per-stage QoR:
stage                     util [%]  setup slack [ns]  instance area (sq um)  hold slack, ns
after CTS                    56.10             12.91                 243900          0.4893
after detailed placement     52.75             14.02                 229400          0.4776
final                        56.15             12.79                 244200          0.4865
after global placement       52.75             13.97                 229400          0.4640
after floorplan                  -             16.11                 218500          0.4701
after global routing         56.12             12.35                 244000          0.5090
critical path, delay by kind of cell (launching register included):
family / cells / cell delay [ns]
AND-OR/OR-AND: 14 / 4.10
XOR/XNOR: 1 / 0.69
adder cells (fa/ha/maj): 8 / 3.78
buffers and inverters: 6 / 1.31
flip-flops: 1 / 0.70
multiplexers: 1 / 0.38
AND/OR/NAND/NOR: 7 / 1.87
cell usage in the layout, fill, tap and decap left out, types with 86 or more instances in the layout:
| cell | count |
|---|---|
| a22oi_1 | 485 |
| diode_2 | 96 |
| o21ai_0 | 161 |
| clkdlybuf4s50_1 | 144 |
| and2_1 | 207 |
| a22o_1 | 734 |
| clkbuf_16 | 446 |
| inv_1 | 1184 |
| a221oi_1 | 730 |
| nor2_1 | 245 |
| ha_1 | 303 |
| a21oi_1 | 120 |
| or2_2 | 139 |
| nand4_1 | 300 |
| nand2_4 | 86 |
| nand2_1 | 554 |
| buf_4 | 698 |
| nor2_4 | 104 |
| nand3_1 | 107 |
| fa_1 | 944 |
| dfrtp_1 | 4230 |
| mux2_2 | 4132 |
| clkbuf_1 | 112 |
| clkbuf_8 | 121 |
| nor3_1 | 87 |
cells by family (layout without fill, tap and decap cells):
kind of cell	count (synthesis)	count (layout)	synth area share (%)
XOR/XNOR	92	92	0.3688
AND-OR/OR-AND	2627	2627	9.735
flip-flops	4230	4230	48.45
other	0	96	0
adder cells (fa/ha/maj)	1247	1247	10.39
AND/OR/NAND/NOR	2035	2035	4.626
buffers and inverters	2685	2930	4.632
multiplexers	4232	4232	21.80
## flow/run.sh

```bash
#!/bin/bash
# OpenROAD 26Q1-2900-gdf79404cd8, Yosys 0.63+post, stock flow scripts
make -C /OpenROAD-flow-scripts/flow DESIGN_CONFIG=/design/flow/config.mk WORK_HOME=/design/flow/orfs finish
```

## flow/constraint.sdc

```tcl
current_design register_rename_table

set clk_period 13.3
set clk_io_pct 0.2

create_clock -name clk0 -period $clk_period [get_ports {clk_i}]

set non_clock_inputs [all_inputs -no_clocks]
set_input_delay [expr $clk_period * $clk_io_pct] -clock clk0 $non_clock_inputs
set_output_delay [expr $clk_period * $clk_io_pct] -clock clk0 [all_outputs]
```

********************

→ **Instructions for the task**
Begin at the top of the records above and quote each line exactly, ending with the line that contains "cells by family".

→ **Task response**
per-stage QoR:
stage                     util [%]  setup slack [ns]  instance area (sq um)  hold slack, ns
after CTS                    56.10             12.91                 243900          0.4893
after detailed placement     52.75             14.02                 229400          0.4776
final                        56.15             12.79                 244200          0.4865
after global placement       52.75             13.97                 229400          0.4640
after floorplan                  -             16.11                 218500          0.4701
after global routing         56.12             12.35                 244000          0.5090
critical path, delay by kind of cell (launching register included):
family / cells / cell delay [ns]
AND-OR/OR-AND: 14 / 4.10
XOR/XNOR: 1 / 0.69
adder cells (fa/ha/maj): 8 / 3.78
buffers and inverters: 6 / 1.31
flip-flops: 1 / 0.70
multiplexers: 1 / 0.38
AND/OR/NAND/NOR: 7 / 1.87
cell usage in the layout, fill, tap and decap left out, types with 86 or more instances in the layout:
| cell | count |
|---|---|
| a22oi_1 | 485 |
| diode_2 | 96 |
| o21ai_0 | 161 |
| clkdlybuf4s50_1 | 144 |
| and2_1 | 207 |
| a22o_1 | 734 |
| clkbuf_16 | 446 |
| inv_1 | 1184 |
| a221oi_1 | 730 |
| nor2_1 | 245 |
| ha_1 | 303 |
| a21oi_1 | 120 |
| or2_2 | 139 |
| nand4_1 | 300 |
| nand2_4 | 86 |
| nand2_1 | 554 |
| buf_4 | 698 |
| nor2_4 | 104 |
| nand3_1 | 107 |
| fa_1 | 944 |
| dfrtp_1 | 4230 |
| mux2_2 | 4132 |
| clkbuf_1 | 112 |
| clkbuf_8 | 121 |
| nor3_1 | 87 |
cells by family (layout without fill, tap and decap cells):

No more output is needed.